In 1940 my father and Rabbi Alexander D. Goode were asked to found and lead a Boy Scout troop to be sponsored by the local B'nai Brith chapter, and to be based at the local Jewish Community Center. The condition under which they agreed to do this was that the troop would be open to all boys regardless of religious affiliation. This was a revolutionary concept for 1940 - especially in semi-rural communities like York, because most Boy Scout troops were affiliated with churches and generally the membership was composed of the sons of the parishioners, therefore, all of the same denomination.
That Rabbi Goode believed in this concept of multi-sectarian tolerance was to be proven beyond all doubt within three years. The Rabbi became a chaplain in the U.S. Navy during World War II, and was assigned to the USS Dorchester sailing the North Atlantic. The ship was hit by a torpedo from a German submarine and was sinking when it was discovered that there were not enough life jackets to go around. Rabbi Goode and the three other ship's chaplains - two Protestant ministers and a Roman Catholic Priest - gave up their own life jackets, linked arms, said a prayer, each in his own way, and went down with the ship. They have since been immortalized as the Four Chaplains.

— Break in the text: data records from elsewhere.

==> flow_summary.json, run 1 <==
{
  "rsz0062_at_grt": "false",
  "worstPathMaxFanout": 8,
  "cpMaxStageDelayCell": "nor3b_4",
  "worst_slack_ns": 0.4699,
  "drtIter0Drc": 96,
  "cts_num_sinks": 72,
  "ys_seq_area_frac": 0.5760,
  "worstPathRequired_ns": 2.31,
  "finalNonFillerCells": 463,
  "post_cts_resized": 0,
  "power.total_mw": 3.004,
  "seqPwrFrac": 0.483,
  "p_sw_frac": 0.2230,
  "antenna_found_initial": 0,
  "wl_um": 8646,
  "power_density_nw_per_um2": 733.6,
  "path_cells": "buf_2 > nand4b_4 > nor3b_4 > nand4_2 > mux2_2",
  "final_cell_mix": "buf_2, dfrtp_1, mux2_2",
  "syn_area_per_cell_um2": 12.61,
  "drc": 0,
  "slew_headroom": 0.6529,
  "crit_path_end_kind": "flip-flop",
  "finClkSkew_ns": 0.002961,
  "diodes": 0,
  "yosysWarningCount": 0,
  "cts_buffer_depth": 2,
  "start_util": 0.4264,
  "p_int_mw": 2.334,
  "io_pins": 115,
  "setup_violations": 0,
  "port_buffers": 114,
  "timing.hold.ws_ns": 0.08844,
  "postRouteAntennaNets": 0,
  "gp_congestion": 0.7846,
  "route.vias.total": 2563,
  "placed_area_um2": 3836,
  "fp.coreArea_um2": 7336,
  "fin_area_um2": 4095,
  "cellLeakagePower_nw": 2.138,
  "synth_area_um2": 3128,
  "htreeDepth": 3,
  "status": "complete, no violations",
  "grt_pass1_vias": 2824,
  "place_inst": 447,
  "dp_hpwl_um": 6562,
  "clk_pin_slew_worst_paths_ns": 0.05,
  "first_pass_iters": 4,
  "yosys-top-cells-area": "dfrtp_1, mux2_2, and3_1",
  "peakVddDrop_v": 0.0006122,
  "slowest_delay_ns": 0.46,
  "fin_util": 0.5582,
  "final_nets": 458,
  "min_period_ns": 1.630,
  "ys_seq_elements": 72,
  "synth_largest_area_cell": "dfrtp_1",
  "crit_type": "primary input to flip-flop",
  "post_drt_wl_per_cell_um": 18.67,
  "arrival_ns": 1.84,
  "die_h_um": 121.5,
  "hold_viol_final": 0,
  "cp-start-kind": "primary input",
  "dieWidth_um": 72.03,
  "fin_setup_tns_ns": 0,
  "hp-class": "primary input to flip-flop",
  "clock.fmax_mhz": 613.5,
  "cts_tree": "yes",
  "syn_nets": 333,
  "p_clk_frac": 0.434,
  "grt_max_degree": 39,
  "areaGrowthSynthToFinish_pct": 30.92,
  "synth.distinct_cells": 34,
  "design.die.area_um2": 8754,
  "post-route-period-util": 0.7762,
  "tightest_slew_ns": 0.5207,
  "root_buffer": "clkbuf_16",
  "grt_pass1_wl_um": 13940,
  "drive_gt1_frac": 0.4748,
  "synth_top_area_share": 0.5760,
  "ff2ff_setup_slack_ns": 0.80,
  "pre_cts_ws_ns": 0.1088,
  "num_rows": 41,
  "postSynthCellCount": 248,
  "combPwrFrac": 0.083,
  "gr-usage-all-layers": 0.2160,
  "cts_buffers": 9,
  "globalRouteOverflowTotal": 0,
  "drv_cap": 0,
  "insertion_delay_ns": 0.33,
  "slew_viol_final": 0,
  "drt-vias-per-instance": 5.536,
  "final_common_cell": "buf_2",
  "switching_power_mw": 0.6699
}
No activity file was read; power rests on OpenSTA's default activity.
--- src/inc/tcp_timer16_map.vh ---
`ifndef TCP_TIMER16_MAP_VH
`define TCP_TIMER16_MAP_VH

// Register indices on the plain register port.
`define TCP_ADDR_W 4
`define TCP_ADDR_MODE 4'h0
`define TCP_ADDR_PRESCALER 4'h1
`define TCP_ADDR_OUT_CTRL 4'h2
`define TCP_ADDR_CAP_CTRL 4'h3
`define TCP_ADDR_CMP_A 4'h4
`define TCP_ADDR_CMP_B 4'h5
`define TCP_ADDR_COUNT 4'h6
`define TCP_ADDR_STATUS 4'h7

// timer_mode_control fields.
`define TCP_MODE_RUN_LSB 2
`define TCP_MODE_RUN_MSB 3
`define TCP_RUN_STOP 2'h0
`define TCP_RUN_CLEAR_ON_EDGE 2'h1
`define TCP_RUN_FREE 2'h2
`define TCP_RUN_CLEAR_ON_MATCH 2'h3

// prescaler_mode_control fields.
`define TCP_PRE_CLK_LSB 0
`define TCP_PRE_CLK_MSB 1
`define TCP_PRE_EDGE_A_LSB 4
`define TCP_PRE_EDGE_A_MSB 5
`define TCP_PRE_EDGE_B_LSB 6
`define TCP_PRE_EDGE_B_MSB 7
`define TCP_CLK_SYS 2'h0
`define TCP_CLK_DIV4 2'h1
`define TCP_CLK_DIV16 2'h2
`define TCP_CLK_EDGE_B 2'h3

// Valid edge encodings.
`define TCP_EDGE_FALL 2'h0
`define TCP_EDGE_RISE 2'h1
`define TCP_EDGE_NONE 2'h2
`define TCP_EDGE_BOTH 2'h3

// Output control fields.
`define TCP_OUT_ENABLE 0
`define TCP_OUT_INV_A 1
`define TCP_OUT_INV_B 2
`define TCP_OUT_ONESHOT 3
`define TCP_OUT_SOFT_TRIG 4

// Capture control fields.
`define TCP_CAP_A_ON_B 0
`define TCP_CAP_B_ON_A 1

// Status fields.
`define TCP_STAT_BUSY 0
`define TCP_STAT_LEVEL 1

// Widths and reset values.
`define TCP_DATA_W 16
`define TCP_DIV_W 4
`define TCP_DIV4_MASK 4'h3
`define TCP_DIV16_MASK 4'hF
`define TCP_RST_WORD 16'h0000
`define TCP_RST_EDGE 2'h0

`endif

--- src/logic/tcp_edge_detect.v ---
`timescale 1ns/1ps
`default_nettype none

module tcp_edge_detect
(
  // Clock and reset
  input wire i_clk_sys,
  input wire i_rst_n,
  // Control
  input wire i_enable,
  input wire [1:0] i_edge_sel,
  // Pin
  input wire i_pin,
  // Result
  output wire o_edge
);

`include "tcp_timer16_map.vh"

  reg pin_prev;
  reg armed;
  wire rise;
  wire fall;

  // ----------------------------------------------------------------
  // Pin history
  // ----------------------------------------------------------------
  // The history holds low from reset until the first enable, so a pin
  // pulled high shows a rising edge at once. Once armed it keeps tracking
  // the pin while stopped, so a re-enable with the pin high shows none.
  always @(posedge i_clk_sys or negedge i_rst_n)
  begin
    if (!i_rst_n)
    begin
      pin_prev <= 1'b0;
      armed <= 1'b0;
    end
    else
    begin
      if (i_enable)
        armed <= 1'b1;
      if (i_enable || armed)
        pin_prev <= i_pin;
    end
  end

  assign rise = i_pin & ~pin_prev;
  assign fall = ~i_pin & pin_prev;

  assign o_edge = i_enable & (((i_edge_sel == `TCP_EDGE_RISE) & rise) |
                              ((i_edge_sel == `TCP_EDGE_FALL) & fall) |
                              ((i_edge_sel == `TCP_EDGE_BOTH) & (rise | fall)));

endmodule

`default_nettype wire

--- src/logic/tcp_timer16.v ---
// Notes on behaviour
// - High pin after reset gives rising edge
// - Shared pin: output or B edge, not both
// - Pulse period A+1, active B+1 counts
// - Input A edge still triggers one-shot
// - Nonzero run mode starts counting at once
// - Triggers during one-shot pulse ignored
// - Start may deviate one count period
// - Compare values kept across stop
// - Matches raise match A and B requests
`timescale 1ns/1ps
`default_nettype none

module tcp_timer16
(
  // Clock and reset
  input wire i_clk_sys,
  input wire i_rst_n,
  // Register port
  input wire [3:0] i_reg_addr,
  input wire [15:0] i_reg_wdata,
  input wire i_reg_write,
  input wire i_reg_read,
  output reg [15:0] o_reg_rdata,
  // Pins
  input wire i_capture_input_a,
  input wire i_capture_input_b,
  output reg o_timer_output_pin,
  output wire o_timer_output_pin_oe,
  // Match requests
  output reg o_match_a_irq,
  output reg o_match_b_irq
);

`include "tcp_timer16_map.vh"

  // ----------------------------------------------------------------
  // Registers and state
  // ----------------------------------------------------------------
  reg [1:0] run_mode;
  reg [1:0] count_clk_sel;
  reg [1:0] edge_sel_a;
  reg [1:0] edge_sel_b;
  reg pin_output_enable;
  reg invert_on_match_a_enable;
  reg invert_on_match_b_enable;
  reg oneshot_enable;
  reg capture_a_on_b;
  reg capture_b_on_a;
  reg [15:0] compare_capture_a;
  reg [15:0] compare_capture_b;
  reg [15:0] count_register;
  reg [3:0] div_count;
  reg oneshot_busy;

  reg [15:0] next_count;
  reg next_out;
  reg next_busy;
  reg [15:0] next_rdata;

  wire running;
  wire edge_a;
  wire edge_b;
  wire edge_b_enable;
  wire count_tick;
  wire match_a;
  wire match_b;
  wire wr_mode;
  wire wr_pre;
  wire wr_out;
  wire wr_cap;
  wire wr_cmp_a;
  wire wr_cmp_b;
  wire oneshot_soft_trigger;
  wire oneshot_trigger;
  wire oneshot_start;

  // ----------------------------------------------------------------
  // Write decode
  // ----------------------------------------------------------------
  assign wr_mode = i_reg_write & (i_reg_addr == `TCP_ADDR_MODE);
  assign wr_pre = i_reg_write & (i_reg_addr == `TCP_ADDR_PRESCALER);
  assign wr_out = i_reg_write & (i_reg_addr == `TCP_ADDR_OUT_CTRL);
  assign wr_cap = i_reg_write & (i_reg_addr == `TCP_ADDR_CAP_CTRL);
  assign wr_cmp_a = i_reg_write & (i_reg_addr == `TCP_ADDR_CMP_A);
  assign wr_cmp_b = i_reg_write & (i_reg_addr == `TCP_ADDR_CMP_B);

  // The soft trigger bit is a strobe; it is never stored.
  assign oneshot_soft_trigger = wr_out & i_reg_wdata[`TCP_OUT_SOFT_TRIG];

  // Any nonzero run mode starts the counter on the next edge.
  assign running = (run_mode != `TCP_RUN_STOP);

  always @(posedge i_clk_sys or negedge i_rst_n)
  begin
    if (!i_rst_n)
    begin
      run_mode <= `TCP_RUN_STOP;
      count_clk_sel <= `TCP_CLK_SYS;
      edge_sel_a <= `TCP_RST_EDGE;
      edge_sel_b <= `TCP_RST_EDGE;
      pin_output_enable <= 1'b0;
      invert_on_match_a_enable <= 1'b0;
      invert_on_match_b_enable <= 1'b0;
      oneshot_enable <= 1'b0;
      capture_a_on_b <= 1'b0;
      capture_b_on_a <= 1'b0;
    end
    else
    begin
      if (wr_mode)
        run_mode <= i_reg_wdata[`TCP_MODE_RUN_MSB:`TCP_MODE_RUN_LSB];
      // Edge selects are expected to change only while stopped; a change
      // while running may produce a spurious edge.
      if (wr_pre)
      begin
        count_clk_sel <= i_reg_wdata[`TCP_PRE_CLK_MSB:`TCP_PRE_CLK_LSB];
        edge_sel_a <= i_reg_wdata[`TCP_PRE_EDGE_A_MSB:`TCP_PRE_EDGE_A_LSB];
        edge_sel_b <= i_reg_wdata[`TCP_PRE_EDGE_B_MSB:`TCP_PRE_EDGE_B_LSB];
      end
      if (wr_out)
      begin
        pin_output_enable <= i_reg_wdata[`TCP_OUT_ENABLE];
        invert_on_match_a_enable <= i_reg_wdata[`TCP_OUT_INV_A];
        invert_on_match_b_enable <= i_reg_wdata[`TCP_OUT_INV_B];
        oneshot_enable <= i_reg_wdata[`TCP_OUT_ONESHOT];
      end
      if (wr_cap)
      begin
        capture_a_on_b <= i_reg_wdata[`TCP_CAP_A_ON_B];
        capture_b_on_a <= i_reg_wdata[`TCP_CAP_B_ON_A];
      end
    end
  end

  // ----------------------------------------------------------------
  // Input edge detection
  // ----------------------------------------------------------------
  // Input B shares its pin with the timer output, so its edges are
  // blocked whenever the pin is driven.
  assign edge_b_enable = running & ~pin_output_enable;
  assign o_timer_output_pin_oe = pin_output_enable;

  tcp_edge_detect u_edge_a
  (
    .i_clk_sys(i_clk_sys),
    .i_rst_n(i_rst_n),
    .i_enable(running),
    .i_edge_sel(edge_sel_a),
    .i_pin(i_capture_input_a),
    .o_edge(edge_a)
  );

  tcp_edge_detect u_edge_b
  (
    .i_clk_sys(i_clk_sys),
    .i_rst_n(i_rst_n),
    .i_enable(edge_b_enable),
    .i_edge_sel(edge_sel_b),
    .i_pin(i_capture_input_b),
    .o_edge(edge_b)
  );

  // ----------------------------------------------------------------
  // Count clock
  // ----------------------------------------------------------------
  // The divider runs free and is not restarted by a start, so the first
  // match after start may land up to one count period early.
  always @(posedge i_clk_sys or negedge i_rst_n)
  begin
    if (!i_rst_n)
      div_count <= 4'h0;
    else
      div_count <= div_count + 4'h1;
  end

  assign count_tick = running &
    (((count_clk_sel == `TCP_CLK_SYS)) |
     ((count_clk_sel == `TCP_CLK_DIV4) &
      ((div_count & `TCP_DIV4_MASK) == `TCP_DIV4_MASK)) |
     ((count_clk_sel == `TCP_CLK_DIV16) & (div_count == `TCP_DIV16_MASK)) |
     ((count_clk_sel == `TCP_CLK_EDGE_B) & edge_b));

  // Compare matches are taken on the count clock only.
  assign match_a = count_tick & (count_register == compare_capture_a);
  assign match_b = count_tick & (count_register == compare_capture_b);

  // ----------------------------------------------------------------
  // One-shot trigger
  // ----------------------------------------------------------------
  // An input A edge triggers a one-shot even when software triggering is
  // in use, so the input A pin must be kept quiet in that case.
  assign oneshot_trigger = oneshot_enable & running &
                           (oneshot_soft_trigger | edge_a);
  // A trigger during a pulse is dropped and does not restart the count.
  assign oneshot_start = oneshot_trigger & ~oneshot_busy;

  // ----------------------------------------------------------------
  // Counter
  // ----------------------------------------------------------------
  always @*
  begin
    next_count = count_register;
    if (!running)
      next_count = `TCP_RST_WORD;
    else if (oneshot_start)
      next_count = `TCP_RST_WORD;
    else if ((run_mode == `TCP_RUN_CLEAR_ON_EDGE) && edge_a && !oneshot_enable)
      next_count = `TCP_RST_WORD;
    else if (count_tick)
    begin
      // Clearing on match A gives a period of compare A plus one counts.
      if ((run_mode == `TCP_RUN_CLEAR_ON_MATCH) && match_a)
        next_count = `TCP_RST_WORD;
      else
        next_count = count_register + 16'h0001;
    end
  end

  always @(posedge i_clk_sys or negedge i_rst_n)
  begin
    if (!i_rst_n)
      count_register <= `TCP_RST_WORD;
    else
      count_register <= next_count;
  end

  // ----------------------------------------------------------------
  // Capture and compare registers
  // ----------------------------------------------------------------
  // A capture beats a software write in the same cycle. Both registers
  // keep their contents across a stop; software need not reload them.
  always @(posedge i_clk_sys or negedge i_rst_n)
  begin
    if (!i_rst_n)
    begin
      compare_capture_a <= `TCP_RST_WORD;
      compare_capture_b <= `TCP_RST_WORD;
    end
    else
    begin
      if (capture_a_on_b && edge_b)
        compare_capture_a <= count_register;
      else if (wr_cmp_a)
        compare_capture_a <= i_reg_wdata;
      if (capture_b_on_a && edge_a)
        compare_capture_b <= count_register;
      else if (wr_cmp_b)
        compare_capture_b <= i_reg_wdata;
    end
  end

  // ----------------------------------------------------------------
  // Timer output and one-shot state
  // ----------------------------------------------------------------
  always @*
  begin
    next_out = o_timer_output_pin;
    next_busy = oneshot_busy;
    if (!running)
    begin
      next_out = 1'b0;
      next_busy = 1'b0;
    end
    else if (oneshot_enable)
    begin
      if (oneshot_start)
      begin
        next_busy = 1'b1;
        next_out = 1'b0;
      end
      else if (oneshot_busy && match_a)
      begin
        next_busy = 1'b0;
        next_out = 1'b0;
      end
      else if (oneshot_busy && match_b)
        next_out = 1'b1;
    end
    else
    begin
      // Active from the match on A to the match on B: B plus one counts
      // out of a period of A plus one. The level starts low and B comes
      // first, so the active span is the low one.
      if ((match_a && invert_on_match_a_enable) ^
          (match_b && invert_on_match_b_enable))
        next_out = ~o_timer_output_pin;
    end
  end

  always @(posedge i_clk_sys or negedge i_rst_n)
  begin
    if (!i_rst_n)
    begin
      o_timer_output_pin <= 1'b0;
      oneshot_busy <= 1'b0;
    end
    else
    begin
      o_timer_output_pin <= next_out;
      oneshot_busy <= next_busy;
    end
  end

  // ----------------------------------------------------------------
  // Match requests
  // ----------------------------------------------------------------
  always @(posedge i_clk_sys or negedge i_rst_n)
  begin
    if (!i_rst_n)
    begin
      o_match_a_irq <= 1'b0;
      o_match_b_irq <= 1'b0;
    end
    else
    begin
      o_match_a_irq <= match_a;
      o_match_b_irq <= match_b;
    end
  end

  // ----------------------------------------------------------------
  // Read port
  // ----------------------------------------------------------------
  always @*
  begin
    next_rdata = `TCP_RST_WORD;
    case (i_reg_addr)
      `TCP_ADDR_MODE:
        next_rdata[`TCP_MODE_RUN_MSB:`TCP_MODE_RUN_LSB] = run_mode;
      `TCP_ADDR_PRESCALER:
      begin
        next_rdata[`TCP_PRE_CLK_MSB:`TCP_PRE_CLK_LSB] = count_clk_sel;
        next_rdata[`TCP_PRE_EDGE_A_MSB:`TCP_PRE_EDGE_A_LSB] = edge_sel_a;
        next_rdata[`TCP_PRE_EDGE_B_MSB:`TCP_PRE_EDGE_B_LSB] = edge_sel_b;
      end
      `TCP_ADDR_OUT_CTRL:
      begin
        next_rdata[`TCP_OUT_ENABLE] = pin_output_enable;
        next_rdata[`TCP_OUT_INV_A] = invert_on_match_a_enable;
        next_rdata[`TCP_OUT_INV_B] = invert_on_match_b_enable;
        next_rdata[`TCP_OUT_ONESHOT] = oneshot_enable;
      end
      `TCP_ADDR_CAP_CTRL:
      begin
        next_rdata[`TCP_CAP_A_ON_B] = capture_a_on_b;
        next_rdata[`TCP_CAP_B_ON_A] = capture_b_on_a;
      end
      `TCP_ADDR_CMP_A:
        next_rdata = compare_capture_a;
      `TCP_ADDR_CMP_B:
        next_rdata = compare_capture_b;
      `TCP_ADDR_COUNT:
        next_rdata = count_register;
      `TCP_ADDR_STATUS:
      begin
        next_rdata[`TCP_STAT_BUSY] = oneshot_busy;
        next_rdata[`TCP_STAT_LEVEL] = o_timer_output_pin;
      end
      default:
        next_rdata = `TCP_RST_WORD;
    endcase
  end

  // Read data stand only in the cycle after the strobe.
  always @(posedge i_clk_sys or negedge i_rst_n)
  begin
    if (!i_rst_n)
      o_reg_rdata <= `TCP_RST_WORD;
    else if (i_reg_read)
      o_reg_rdata <= next_rdata;
    else
      o_reg_rdata <= `TCP_RST_WORD;
  end

endmodule

`default_nettype wire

My father was a young bachelor in his mid-twenties when he became the first scoutmaster of the newly founded Troop 37, a position in which he was to serve for the next twenty-two years. He is the son of Jewish immigrants from Eastern Europe, who came here seeking opportunity. (From what I have been told, the region of their origin was ruled by a tolerant, and enlightened Hapsburg Emperor. Therefore, I think that they were not fleeing oppression.) Not very long after they left, World War I broke out, so it was lucky that they came when they did. Later, any family members whom they left behind became victims of the Third Reich.
Once here, my grandparents opened a series of restaurants in New York City, one of which was next to a pool hall frequented by ex-convicts. Whenever one of them was sent to prison, my grandmother sent him packages of food, and, having eaten many a meal that she cooked, I would imagine that it was a substantial improvement over the jailhouse fare. As a result she never had to worry about being robbed.
In about 1921, my grandparents and my great uncle took over a hotel and farm in Fallsburg, NY in the Catskill Mountains. In about 1928, a typhoid epidemic bankrupted the hotel, and nearly killed my father. My grandmother's younger brother was managing a textile mill in York, PA, so the family came here. A year later the nation was plunged into the Great Depression, and my father, aged 15, dropped out of school to go to work at that mill. Meanwhile my grandparents opened another restaurant and, later, one of Pennsylvania's best Kosher catering services.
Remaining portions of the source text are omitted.